DATASET:
File: src/shared/acm_defines.svh
// constants for the serial-port class handler: request codes, layouts, offsets
// assumes inclusion by bare name; definitions only
//
// Contract
// set-line-coding 0x21/0x20, index 0, length 7; store seven payload bytes.
// payload bytes 0..3 form the 32-bit terminal rate in bits per second.
// byte 4 is stop-bit code 0/1/2; byte 5 parity code 0/1/2.
// byte 6 is data-bit count, valid 5 to 8.
// get-line-coding 0xa1/0x21, value and index 0, length 7 returns seven bytes.
// set-control-lines 0x21/0x22, index 0, length 0, bitmap in value, no data.
// bitmap bit 1 is request-to-send, bit 0 terminal-ready, rest reserved zero.
// control-line request completes with success; no handshake pins driven. The code drives rts_o and dtr_o from the bitmap.
// only serial-state notification 0x20 is ever sent.
// notification header 0xa1, 0x20, value 0, index 0, length 2, then bitmap.
// detect overrun, parity, framing; notify on normal-to-error change.
// no repeated notifications while an error persists.
// bitmap bits: 6 overrun, 5 parity, 4 framing, 3 ring, 2 break, 1 dsr, 0 dcd.
// end each in-transfer with a short packet.
// host reads line coding and sets control lines before data flows.
// data on bulk-in and bulk-out; notifications on a separate interrupt-in.
// unimplemented class requests get a stall.
// line-coding read returns last write, or reset default.
// reserved bitmap bits send zero; reported error bits clear after sending.
`ifndef ACM_DEFINES_SVH
`define ACM_DEFINES_SVH
`define RT_CLASS_OUT 8'h21
`define RT_CLASS_IN 8'ha1
`define RQ_SET_CODING 8'h20
`define RQ_GET_CODING 8'h21
`define RQ_SET_LINES 8'h22
`define NT_SERIAL_STATE 8'h20
`define CODING_LEN 16'h0007
`define NOTIFY_LEN 16'h0002
`define NOTIFY_BYTES 4'ha
`define DEF_RATE 32'h00002580
`define DEF_STOP 8'h00
`define DEF_PARITY 8'h00
`define DEF_BITS 8'h08
`define BIT_OVR 6
`define BIT_PAR 5
`define BIT_FRM 4
`define BIT_RING 3
`define BIT_BRK 2
`define BIT_DSR 1
`define BIT_DCD 0
`define ADR_RATE 8'h00
`define ADR_FORMAT 8'h04
`define ADR_LINES 8'h08
`define ADR_IRQ_STAT 8'h0c
`define ADR_IRQ_MASK 8'h10
`define ADR_PKT 8'h14
`define RST_PKT 7'h40
`endif

File: src/shared/acm_pkg.sv
// types for the serial-port class handler
// assumes acm_defines.svh on the include path
package acm_pkg;
   typedef struct packed {
      logic [7:0] req_type;
      logic [7:0] request;
      logic [15:0] value;
      logic [15:0] index;
      logic [15:0] length;
   } setup_t;
   typedef struct packed {
      logic [31:0] rate;
      logic [7:0] stop;
      logic [7:0] parity;
      logic [7:0] bits;
   } coding_t;
   typedef enum logic [4:0] {
      CT_IDLE = 5'b00001,
      CT_RX = 5'b00010,
      CT_TX = 5'b00100,
      CT_STATUS = 5'b01000,
      CT_STALL = 5'b10000
   } ctl_state_t;
   typedef struct packed {
      ctl_state_t ctl;
      logic [2:0] cnt;
      coding_t coding;
      logic [55:0] shadow;
      logic [1:0] lines;
      setup_t setup;
      logic ok;
      logic stall;
      logic [7:0] ep0_data;
      logic ep0_valid;
      logic ep0_last;
      logic [2:0] err_s1;
      logic [2:0] err_s2;
      logic [2:0] err_prev;
      logic [2:0] pend;
      logic [3:0] sig_s1;
      logic [3:0] sig_s2;
      logic nt_busy;
      logic [3:0] nt_idx;
      logic [15:0] nt_map;
      logic [7:0] nt_data;
      logic nt_valid;
      logic nt_last;
      logic bin_valid;
      logic [7:0] bin_data;
      logic bin_last;
      logic [6:0] pkt_cnt;
      logic [6:0] pkt_max;
      logic bin_short;
      logic [2:0] irq_stat;
      logic [2:0] irq_mask;
      logic irq;
      logic ack;
      logic [31:0] dat;
   } state_t;
endpackage

File: src/hdl/acm_class_handler.sv
// class-level handler of a serial-port function over usb
// assumes a usb device core that presents decoded setup packets and byte streams
//
// Our own choices: the register offsets and the Wishbone slave port.
`timescale 1ns/1ps
`include "acm_defines.svh"
module acm_class_handler
   import acm_pkg::*;
(
   // clock and reset
   input wire logic clk_i,
   input wire logic rst_i,
   // wishbone slave
   input wire logic cyc_i,
   input wire logic stb_i,
   input wire logic we_i,
   input wire logic [7:0] adr_i,
   input wire logic [3:0] sel_i,
   input wire logic [31:0] dat_i,
   output logic [31:0] dat_o,
   output logic ack_o,
   // control pipe from device core
   input wire logic setup_valid_i,
   input wire logic [63:0] setup_i,
   input wire logic ep0_rx_valid_i,
   input wire logic [7:0] ep0_rx_data_i,
   input wire logic ep0_tx_ready_i,
   input wire logic status_done_i,
   output logic [7:0] ep0_tx_data_o,
   output logic ep0_tx_valid_o,
   output logic ep0_tx_last_o,
   output logic ep0_ok_o,
   output logic ep0_stall_o,
   // line coding and control lines
   output logic [31:0] rate_o,
   output logic [7:0] stop_o,
   output logic [7:0] parity_o,
   output logic [7:0] bits_o,
   output logic rts_o,
   output logic dtr_o,
   // uart error and line inputs, asynchronous
   input wire logic [2:0] uart_err_i,
   input wire logic [3:0] uart_sig_i,
   // interrupt-in endpoint
   input wire logic int_ready_i,
   output logic [7:0] int_data_o,
   output logic int_valid_o,
   output logic int_last_o,
   // bulk endpoints
   input wire logic [7:0] tx_data_i,
   input wire logic tx_valid_i,
   input wire logic tx_end_i,
   output logic tx_ready_o,
   input wire logic bin_ready_i,
   output logic [7:0] bin_data_o,
   output logic bin_valid_o,
   output logic bin_last_o,
   output logic bin_short_o,
   input wire logic [7:0] bout_data_i,
   input wire logic bout_valid_i,
   output logic bout_ready_o,
   output logic [7:0] rx_data_o,
   output logic rx_valid_o,
   // interrupt
   output logic irq_o
);
   state_t q, d;
   setup_t s;
   logic [55:0] cur;
   logic [31:0] rd;
   logic [2:0] rise;
   logic wr, rdv;

   assign s = setup_i;
   assign cur = {q.coding.rate[7:0], q.coding.rate[15:8], q.coding.rate[23:16],
                 q.coding.rate[31:24], q.coding.stop, q.coding.parity, q.coding.bits};
   assign wr = cyc_i & stb_i & we_i & ~q.ack;
   assign rdv = cyc_i & stb_i & ~we_i & ~q.ack;
   assign rise = q.err_s2 & ~q.err_prev;

   always_comb
   begin
      d = q;
      d.ok = 1'b0;
      d.ack = 1'b0;
      d.err_s1 = uart_err_i;
      d.err_s2 = q.err_s1;
      d.err_prev = q.err_s2;
      d.sig_s1 = uart_sig_i;
      d.sig_s2 = q.sig_s1;
      d.pend = q.pend | rise;
      d.irq_stat = q.irq_stat | rise;
      rd = 32'h00000000;
      // control pipe
      case (q.ctl)
         CT_IDLE:
         begin
            d.cnt = 3'h0;
            d.stall = 1'b0;
            if (setup_valid_i)
            begin
               d.setup = s;
               if (s.req_type == `RT_CLASS_OUT && s.request == `RQ_SET_CODING && s.index == 16'h0000
                   && s.length == `CODING_LEN)
                  d.ctl = CT_RX;
               else if (s.req_type == `RT_CLASS_IN && s.request == `RQ_GET_CODING && s.value == 16'h0000
                        && s.index == 16'h0000 && s.length == `CODING_LEN)
               begin
                  d.ctl = CT_TX;
                  d.shadow = cur;
                  // first byte goes out with the state change, so the host sees it one cycle after setup
                  d.ep0_valid = 1'b1;
                  d.ep0_data = cur[55:48];
                  d.ep0_last = 1'b0;
               end
               else if (s.req_type == `RT_CLASS_OUT && s.request == `RQ_SET_LINES && s.index == 16'h0000
                        && s.length == 16'h0000)
               begin
                  d.lines = s.value[1:0];
                  d.ctl = CT_STATUS;
               end
               else
               begin
                  d.stall = 1'b1;
                  d.ctl = CT_STALL;
               end
            end
         end
         CT_RX:
            if (ep0_rx_valid_i)
            begin
               d.shadow = {q.shadow[47:0], ep0_rx_data_i};
               d.cnt = q.cnt + 3'h1;
               if (q.cnt == 3'h6)
               begin
                  d.coding.rate = {q.shadow[23:16], q.shadow[31:24], q.shadow[39:32], q.shadow[47:40]};
                  d.coding.stop = q.shadow[15:8];
                  d.coding.parity = q.shadow[7:0];
                  d.coding.bits = ep0_rx_data_i;
                  d.ctl = CT_STATUS;
               end
            end
         CT_TX:
         begin
            d.ep0_valid = 1'b1;
            d.ep0_data = q.shadow[55:48];
            d.ep0_last = (q.cnt == 3'h6);
            if (q.ep0_valid && ep0_tx_ready_i)
            begin
               d.shadow = {q.shadow[47:0], 8'h00};
               d.ep0_data = q.shadow[47:40];
               d.cnt = q.cnt + 3'h1;
               d.ep0_last = (q.cnt == 3'h5);
               if (q.ep0_last)
               begin
                  d.ep0_valid = 1'b0;
                  d.ep0_last = 1'b0;
                  d.ctl = CT_STATUS;
               end
            end
         end
         CT_STATUS:
            if (status_done_i)
            begin
               d.ok = 1'b1;
               d.ctl = CT_IDLE;
            end
         CT_STALL:
            if (setup_valid_i)
            begin
               // a new setup ends the stall; it is dropped, host resends
               d.stall = 1'b0;
               d.ctl = CT_IDLE;
            end
            else
               d.stall = 1'b1;
         default:
            d.ctl = CT_IDLE;
      endcase
      // serial-state notification on interrupt-in
      if (!q.nt_busy && q.pend != 3'h0)
      begin
         d.nt_busy = 1'b1;
         d.nt_idx = 4'h0;
         d.nt_map = 16'h0000;
         d.nt_map[`BIT_OVR] = q.pend[2];
         d.nt_map[`BIT_PAR] = q.pend[1];
         d.nt_map[`BIT_FRM] = q.pend[0];
         d.nt_map[`BIT_RING] = q.sig_s2[3];
         d.nt_map[`BIT_BRK] = q.sig_s2[2];
         d.nt_map[`BIT_DSR] = q.sig_s2[1];
         d.nt_map[`BIT_DCD] = q.sig_s2[0];
         d.pend = rise;
      end
      else if (q.nt_busy)
      begin
         d.nt_valid = 1'b1;
         case (q.nt_idx)
            4'h0: d.nt_data = `RT_CLASS_IN;
            4'h1: d.nt_data = `NT_SERIAL_STATE;
            4'h6: d.nt_data = 8'(`NOTIFY_LEN);
            4'h7: d.nt_data = 8'(`NOTIFY_LEN >> 8);
            4'h8: d.nt_data = q.nt_map[7:0];
            4'h9: d.nt_data = q.nt_map[15:8];
            default: d.nt_data = 8'h00;
         endcase
         d.nt_last = (q.nt_idx == `NOTIFY_BYTES - 4'h1);
         if (q.nt_valid && int_ready_i)
         begin
            d.nt_idx = q.nt_idx + 4'h1;
            d.nt_valid = 1'b0;
            if (q.nt_last)
            begin
               d.nt_busy = 1'b0;
               d.nt_last = 1'b0;
            end
         end
      end
      // bulk-in, short packet terminates the transfer
      if (!q.bin_valid || bin_ready_i)
      begin
         d.bin_valid = 1'b0;
         d.bin_last = 1'b0;
         d.bin_short = 1'b0;
         if (q.bin_valid && q.bin_last)
            d.bin_short = (q.pkt_cnt == q.pkt_max - 7'h1);
         if (q.bin_valid)
            d.pkt_cnt = (q.pkt_cnt == q.pkt_max - 7'h1 || q.bin_last) ? 7'h00 : q.pkt_cnt + 7'h1;
         if (tx_valid_i)
         begin
            d.bin_valid = 1'b1;
            d.bin_data = tx_data_i;
            d.bin_last = tx_end_i;
         end
      end
      // wishbone slave
      if (wr)
      begin
         d.ack = 1'b1;
         if ({adr_i[7:2], 2'b00} == `ADR_IRQ_MASK && sel_i[0])
            d.irq_mask = dat_i[2:0];
         else if ({adr_i[7:2], 2'b00} == `ADR_PKT && sel_i[0])
            d.pkt_max = (dat_i[6:0] == 7'h00) ? `RST_PKT : dat_i[6:0];
      end
      else if (rdv)
      begin
         d.ack = 1'b1;
         if ({adr_i[7:2], 2'b00} == `ADR_RATE)
            rd = q.coding.rate;
         else if ({adr_i[7:2], 2'b00} == `ADR_FORMAT)
            rd = {8'h00, q.coding.bits, q.coding.parity, q.coding.stop};
         else if ({adr_i[7:2], 2'b00} == `ADR_LINES)
            rd = {26'h0, q.sig_s2, q.lines};
         else if ({adr_i[7:2], 2'b00} == `ADR_IRQ_STAT)
         begin
            rd = {29'h0, q.irq_stat};
            d.irq_stat = rise; // set wins over read clear
         end
         else if ({adr_i[7:2], 2'b00} == `ADR_IRQ_MASK)
            rd = {29'h0, q.irq_mask};
         else if ({adr_i[7:2], 2'b00} == `ADR_PKT)
            rd = {25'h0, q.pkt_max};
         else
            rd = 32'h00000000; // unmapped reads zero
      end
      if (rdv)
         d.dat = rd;
      d.irq = (d.irq_stat & q.irq_mask) != 3'h0;
   end

   always_ff @(posedge clk_i)
   begin
      if (rst_i)
      begin
         q <= '0;
         q.ctl <= CT_IDLE;
         q.coding <= '{rate: `DEF_RATE, stop: `DEF_STOP, parity: `DEF_PARITY, bits: `DEF_BITS};
         q.pkt_max <= `RST_PKT;
      end
      else
         q <= d;
   end

   assign dat_o = q.dat;
   assign ack_o = q.ack;
   assign ep0_tx_data_o = q.ep0_data;
   assign ep0_tx_valid_o = q.ep0_valid;
   assign ep0_tx_last_o = q.ep0_last;
   assign ep0_ok_o = q.ok;
   assign ep0_stall_o = q.stall;
   assign rate_o = q.coding.rate;
   assign stop_o = q.coding.stop;
   assign parity_o = q.coding.parity;
   assign bits_o = q.coding.bits;
   assign rts_o = q.lines[1];
   assign dtr_o = q.lines[0];
   assign int_data_o = q.nt_data;
   assign int_valid_o = q.nt_valid;
   assign int_last_o = q.nt_last;
   // stall source whenever bulk-in holds an unaccepted byte
   assign tx_ready_o = ~q.bin_valid | bin_ready_i;
   assign bin_data_o = q.bin_data;
   assign bin_valid_o = q.bin_valid;
   assign bin_last_o = q.bin_last;
   assign bin_short_o = q.bin_short;
   // bulk-out passes straight through, no buffer
   assign bout_ready_o = 1'b1;
   assign rx_data_o = bout_data_i;
   assign rx_valid_o = bout_valid_i;
   assign irq_o = q.irq;
endmodule

File: config.mk
export PLATFORM = sky130hd
export DESIGN_NAME = acm_class_handler
export DESIGN_NICKNAME = d
export VERILOG_FILES = /design/src/shared/acm_pkg.sv /design/src/hdl/acm_class_handler.sv
export VERILOG_INCLUDE_DIRS = /design/src /design/src/shared
export SDC_FILE = /design/constraint.sdc
export NUM_CORES = 1
export LEC_CHECK = 0
export BUFFER_PORTS_ARGS = -buffer_cell sky130_fd_sc_hd__buf_2
export CELL_PAD_IN_SITES_DETAIL_PLACEMENT = 2
export CELL_PAD_IN_SITES_GLOBAL_PLACEMENT = 2
export CORE_AREA = 2 2 194 196
export CTS_BUF_LIST = sky130_fd_sc_hd__clkbuf_8
export CTS_CLUSTER_DIAMETER = 150
export DETAILED_ROUTE_END_ITERATION = 10
export DIE_AREA = 0 0 196 198
export PLACE_DENSITY = 0.8
export SETUP_SLACK_MARGIN = 0.15
export SLEW_MARGIN = 5
export SYNTH_ARGS = -nofsm -noshare
export SYNTH_HDL_FRONTEND = slang
export SYNTH_SLANG_ARGS = --single-unit
File: constraint.sdc
create_clock -name clk_i -period 2.5 [get_ports clk_i]
set_input_delay 0.125 -clock clk_i [delete_from_list [all_inputs] [get_ports clk_i]]
set_output_delay 0.125 -clock clk_i [all_outputs]
set_load 0.01 [all_outputs]
==> flow_metrics.tcl <==
set metrics [dict create \
    gp_congestion 0.8033 \
    clk_pin_slew_ns 0.05 \
    synth_area_leaders "dfxtp_1, buf_4, a21oi_1" \
    fillers 4113 \
    antenna_left 0 \
    tightest_slew_ns 0.7763 \
    final_util_pct 37.64 \
    synth-edff-count 0 \
    grt_pass1_wl_mm 68.34 \
    die_w_um 196 \
    grt-ovfl-total 0 \
    worstPathArrival_ns 2.65 \
    ys_types 69 \
    hold_class "in -> reg" \
    synth-xor-area-share_pct 1.555 \
    drc_errors 0 \
    endpoint_kind "flop" \
    status "completed" \
    antenna_found_initial 0 \
    via_per_inst 5.333 \
    initial_core_util_pct 31.36 \
    ir_worst_vdd_mv 0.3358 \
    multi_input_area_um2 5350 \
    die_y_um 198 \
    drt_pre_antenna_iters 4 \
    maxCapViolCount 0 \
    ys.flop_type "dfxtp_1" \
    drt-total-wl_mm 43.83 \
    hpwl_mm 29.13 \
    final_hold_viol_count 0 \
    slew_violations 0 \
    diodes 0 \
    crit_path_max_fanout 22 \
    cts_max_level 2 \
    min_period_over_period_pct 90.36 \
    clockBufferDepth 3 \
    synth_compound_area_share_pct 21.61 \
    cp-start-kind "primary input" \
    ys_warn_count 0 \
    dieArea_um2 38810 \
    ys_async_sr_fraction_pct 0 \
    setup_viol 0 \
    grt_max_degree 118 \
    fin_skew_ns 0.04380 \
    vias 10610 \
    grtUsageMet1_pct 27.32 \
    numPortBuffers 239 \
    seq_area_frac_synth_pct 41.63 \
    fin_nets 1644 \
    synth_top_area_cell "dfxtp_1" \
    synth_top_family_by_area "compound AO/OA/AOI/OAI gates" \
    ios 289 \
    syn_to_final_growth_pct 20.00 \
    final_cells 1989 \
    tns_ns 0 \
    rsz0062_at_grt "yes" \
    grt_busiest_layer "met2" \
    dp.cells 1853 \
    fmax_ghz 0.4427 \
    first_global_vias 11620 \
    yosys.area_share.adder_pct 0.9716 \
    clkSinkCount 241 \
    drive_gt1_share_pct 28.12 \
    p_leak_nw 5.351 \
    p_per_area_nw_per_um2 813.7 \
    use_met3_pct 3.645 \
    synth_fp_nets 1491 \
    grt_util_met2_pct 39.54 \
    cts_buffers 45 \
    clockRootBuffer "clkbuf_8" \
    dr.first_iter.drc_count 521 \
    synth-seq-cells 241 \
    worstSetupPathType "in -> reg" \
    core_area_um2 36960 \
    cts_tree "built" \
    syn_area_per_cell_um2 8.721 \
    clk_latency_ns 0.59 \
    grt_usage_pct 22.42 \
    placementRows 71 \
    cp.required_ns 2.90 \
    synth.mux.area_fraction_pct 2.461 \
    synth-simple-area-share_pct 18.99 \
    relSlewSlack_pct 48.24 \
    synth_area_um2 11590 \
    synth_top_area_share_pct 41.63 \
    wl_per_cell_um 22.03 \
    netlist_instances 1329 \
    seqCellArea_um2 4827 \
    fin_crit_ns 2.259 \
]
[layout by cell type, fill, tap and decap left out, types with 22 or more instances in the layout]
cell,count
a211oi_2,40
a21oi_1,154
a22oi_1,62
buf_2,238
buf_4,22
clkbuf_8,63
dfxtp_1,239
dlygate4sd3_1,56
inv_1,22
mux2i_1,24
nand2_1,179
nand3_1,43
nor2_1,68
nor2b_1,25
nor3_1,42
[final timing paths]
check / startpoint / cells past startpoint / endpoint / slack, ns
hold / removal: rst_i / 2 / int_data_o[0]$_SDFFE_PP0P_ / 0.06
hold reg to reg: q[219]$_SDFFE_PP0P_ / 2 / rate_o[17]$_SDFFE_PP0P_ / 0.45
setup reg to reg: q[313]$_SDFFE_PP0P_ / 6 / q[231]$_SDFFE_PP0P_ / 0.27
setup / recovery: setup_i[33] / 8 / q[232]$_SDFFE_PP0P_ / 0.24
[per-stage QoR]
stage	total power, W	hold WS [ns]	setup WS (ns)	cell area, um2
6_report	0.01132	0.05557	0.2411	13910
2_1_floorplan	0.006423	0.2364	0.5067	11590
5_1_grt	0.01188	0.06592	0.1378	13910
4_1_cts	0.01139	0.01556	0.1594	13880
3_5_place_dp	0.007086	0.2501	0.1669	12330
3_3_place_gp	0.006964	0.2501	0.2213	12330
[critical path: stages]
cell,delay (ns)
dlygate4sd3_1,0.53
buf_2,0.13
or4_4,0.54
nor4_4,0.36
a31o_2,0.26
and2_2,0.36
buf_12,0.24
a211oi_1,0.09
[per-layer routing]
metal  part of all wire [%]  vias up
met1                     43     5334
met5                      0        -
met2                     49      285
li1                       -     4899
met3                    4.3       89
met4                    3.5        0
[report_power, final]
group / internal (W) / leakage, nW / switching (W) / total [W]
registers: 0.00428 / 1.96 / 0.000439 / 0.00472
logic: 0.000966 / 2.84 / 0.00144 / 0.00241
clock network: 0.00241 / 0.554 / 0.00178 / 0.00419
total: 0.00766 / 5.35 / 0.00366 / 0.0113
[cell usage after synthesis (3+ instances only)]
library cell	count
a22oi_1	62
buf_1	5
nor4_1	13
buf_6	14
nor4_4	3
nand2_1	179
nand3_1	44
o211ai_1	3
and2_1	5
ha_1	9
and4_1	3
nand3b_1	9
a211oi_1	20
or3_1	4
mux2_2	4
a2111oi_0	4
a21oi_1	154
nor4b_1	4
and3_1	5
o21ai_0	13
nor3_1	43
xnor2_1	9
mux2i_1	24
a211oi_2	41
buf_2	20
inv_1	12
xor2_1	9
nand4b_1	3
nand4_1	5
nand2b_1	14
dfxtp_1	241
nor2_1	69
nor2b_1	25
clkbuf_1	56
buf_4	124
o221ai_1	8
a221oi_1	17
a21oi_2	10
[kinds of logic (layout without fill, tap and decap cells)]
group,count (synthesis),count (layout)
adder cells (fa/ha/maj),9,9
multiplexers,28,28
XOR/XNOR,19,19
buffers and inverters,232,418
AO/OA/AOI/OAI,353,353
AND/OR/NAND/NOR,446,446
flip-flops,241,241
other,1,1
[state kept, by name, indices dropped and copies added (netlist names), 8 cells and up]
signal,count
ep0_tx_data_o,8
int_data_o,8
parity_o,8
dat_o,32
rate_o,32
bits_o,8
bin_data_o,8
d,10
stop_o,8
q,106
[timing repair]
action,CTS,global route
buffers inserted,0,0
hold endpoints to repair,58,0
hold buffers,56,0
setup endpoints to repair,0,35
gates resized for setup,0,8
[cell type report]
class,instances,share of cell area [%]
Multi-Input combinational cell,856,38.47
Sequential cell,241,34.71
Timing Repair Buffer,326,15.11
Clock buffer,62,6.135
Tap cell,474,4.264
Clock inverter,18,0.9896
Inverter,12,0.3239
No activity file was read; power rests on OpenSTA's default activity.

GOAL OF THE EXERCISE:
Reproduce the entries above exactly, starting at their first line and finishing with the line that contains "get a stall.".

WRITTEN SOLUTION:
File: src/shared/acm_defines.svh
// constants for the serial-port class handler: request codes, layouts, offsets
// assumes inclusion by bare name; definitions only
//
// Contract
// set-line-coding 0x21/0x20, index 0, length 7; store seven payload bytes.
// payload bytes 0..3 form the 32-bit terminal rate in bits per second.
// byte 4 is stop-bit code 0/1/2; byte 5 parity code 0/1/2.
// byte 6 is data-bit count, valid 5 to 8.
// get-line-coding 0xa1/0x21, value and index 0, length 7 returns seven bytes.
// set-control-lines 0x21/0x22, index 0, length 0, bitmap in value, no data.
// bitmap bit 1 is request-to-send, bit 0 terminal-ready, rest reserved zero.
// control-line request completes with success; no handshake pins driven. The code drives rts_o and dtr_o from the bitmap.
// only serial-state notification 0x20 is ever sent.
// notification header 0xa1, 0x20, value 0, index 0, length 2, then bitmap.
// detect overrun, parity, framing; notify on normal-to-error change.
// no repeated notifications while an error persists.
// bitmap bits: 6 overrun, 5 parity, 4 framing, 3 ring, 2 break, 1 dsr, 0 dcd.
// end each in-transfer with a short packet.
// host reads line coding and sets control lines before data flows.
// data on bulk-in and bulk-out; notifications on a separate interrupt-in.
// unimplemented class requests get a stall.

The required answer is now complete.